# WORK INSTRUCTION:
In the entries below, find each line with the word "begin" and return it.

# EXTRACTED INFORMATION:
┏━━

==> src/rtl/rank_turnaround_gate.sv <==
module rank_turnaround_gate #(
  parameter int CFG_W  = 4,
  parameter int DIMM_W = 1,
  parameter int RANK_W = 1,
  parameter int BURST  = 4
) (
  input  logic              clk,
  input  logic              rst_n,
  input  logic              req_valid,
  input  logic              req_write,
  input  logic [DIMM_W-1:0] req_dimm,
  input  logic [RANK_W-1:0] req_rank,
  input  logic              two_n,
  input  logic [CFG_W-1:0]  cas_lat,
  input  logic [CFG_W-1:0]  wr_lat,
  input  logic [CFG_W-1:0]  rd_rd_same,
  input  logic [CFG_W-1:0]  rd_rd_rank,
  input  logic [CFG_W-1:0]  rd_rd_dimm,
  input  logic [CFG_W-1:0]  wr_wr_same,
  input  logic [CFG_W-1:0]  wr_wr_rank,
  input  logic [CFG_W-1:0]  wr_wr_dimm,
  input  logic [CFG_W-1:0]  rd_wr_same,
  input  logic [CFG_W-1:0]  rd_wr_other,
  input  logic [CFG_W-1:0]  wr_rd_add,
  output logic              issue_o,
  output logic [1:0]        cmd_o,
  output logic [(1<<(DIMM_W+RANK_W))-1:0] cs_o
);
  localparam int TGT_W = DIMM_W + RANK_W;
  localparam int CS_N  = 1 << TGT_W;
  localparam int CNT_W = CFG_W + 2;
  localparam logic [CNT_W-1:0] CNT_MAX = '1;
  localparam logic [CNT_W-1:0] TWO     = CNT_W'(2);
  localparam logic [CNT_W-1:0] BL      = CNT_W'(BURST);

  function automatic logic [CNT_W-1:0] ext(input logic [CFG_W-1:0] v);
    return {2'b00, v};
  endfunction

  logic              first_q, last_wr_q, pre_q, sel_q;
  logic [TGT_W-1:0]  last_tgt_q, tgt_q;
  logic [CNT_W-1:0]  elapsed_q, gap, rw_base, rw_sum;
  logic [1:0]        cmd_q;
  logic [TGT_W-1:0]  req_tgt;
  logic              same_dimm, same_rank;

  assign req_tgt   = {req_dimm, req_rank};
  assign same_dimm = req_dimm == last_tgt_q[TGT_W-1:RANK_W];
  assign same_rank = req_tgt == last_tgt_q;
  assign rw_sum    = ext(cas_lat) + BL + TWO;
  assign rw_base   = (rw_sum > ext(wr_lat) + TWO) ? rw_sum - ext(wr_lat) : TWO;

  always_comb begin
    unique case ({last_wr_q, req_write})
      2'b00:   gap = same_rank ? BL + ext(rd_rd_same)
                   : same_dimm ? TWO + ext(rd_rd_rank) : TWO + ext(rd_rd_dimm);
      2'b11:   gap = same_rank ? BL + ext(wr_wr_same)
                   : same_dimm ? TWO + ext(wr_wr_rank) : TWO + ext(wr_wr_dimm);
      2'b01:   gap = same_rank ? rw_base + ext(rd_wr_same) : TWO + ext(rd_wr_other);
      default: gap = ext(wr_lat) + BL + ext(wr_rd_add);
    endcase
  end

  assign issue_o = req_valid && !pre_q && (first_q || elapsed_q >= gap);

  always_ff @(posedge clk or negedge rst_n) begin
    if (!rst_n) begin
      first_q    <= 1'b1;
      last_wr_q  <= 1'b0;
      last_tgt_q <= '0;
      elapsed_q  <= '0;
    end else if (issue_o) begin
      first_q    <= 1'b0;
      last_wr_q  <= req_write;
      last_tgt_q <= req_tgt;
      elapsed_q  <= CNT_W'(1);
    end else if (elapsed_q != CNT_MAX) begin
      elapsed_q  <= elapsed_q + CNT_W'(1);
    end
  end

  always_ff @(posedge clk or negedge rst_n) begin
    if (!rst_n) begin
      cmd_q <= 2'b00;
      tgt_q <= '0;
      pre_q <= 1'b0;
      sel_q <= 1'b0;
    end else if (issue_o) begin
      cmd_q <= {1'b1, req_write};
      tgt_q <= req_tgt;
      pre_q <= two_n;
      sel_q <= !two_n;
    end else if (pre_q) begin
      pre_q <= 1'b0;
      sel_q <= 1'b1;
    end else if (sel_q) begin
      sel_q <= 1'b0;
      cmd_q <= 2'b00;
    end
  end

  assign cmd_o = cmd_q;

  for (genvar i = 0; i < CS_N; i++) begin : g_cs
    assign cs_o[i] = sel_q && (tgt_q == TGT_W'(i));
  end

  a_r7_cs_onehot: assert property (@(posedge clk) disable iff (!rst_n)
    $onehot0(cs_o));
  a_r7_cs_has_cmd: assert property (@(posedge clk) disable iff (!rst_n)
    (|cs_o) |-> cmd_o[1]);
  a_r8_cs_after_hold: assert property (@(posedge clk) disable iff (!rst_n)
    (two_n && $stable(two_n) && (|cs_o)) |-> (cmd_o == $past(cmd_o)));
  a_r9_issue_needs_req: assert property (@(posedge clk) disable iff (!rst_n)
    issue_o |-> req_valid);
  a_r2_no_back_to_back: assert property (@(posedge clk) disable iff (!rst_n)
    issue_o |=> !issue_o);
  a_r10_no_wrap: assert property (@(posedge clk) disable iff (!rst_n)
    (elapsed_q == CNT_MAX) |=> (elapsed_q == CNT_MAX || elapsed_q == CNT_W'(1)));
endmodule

┗━━

# TASK ANSWER:
  always_comb begin
  always_ff @(posedge clk or negedge rst_n) begin
    if (!rst_n) begin
    end else if (issue_o) begin
    end else if (elapsed_q != CNT_MAX) begin
  always_ff @(posedge clk or negedge rst_n) begin
    if (!rst_n) begin
    end else if (issue_o) begin
    end else if (pre_q) begin
    end else if (sel_q) begin
  for (genvar i = 0; i < CS_N; i++) begin : g_cs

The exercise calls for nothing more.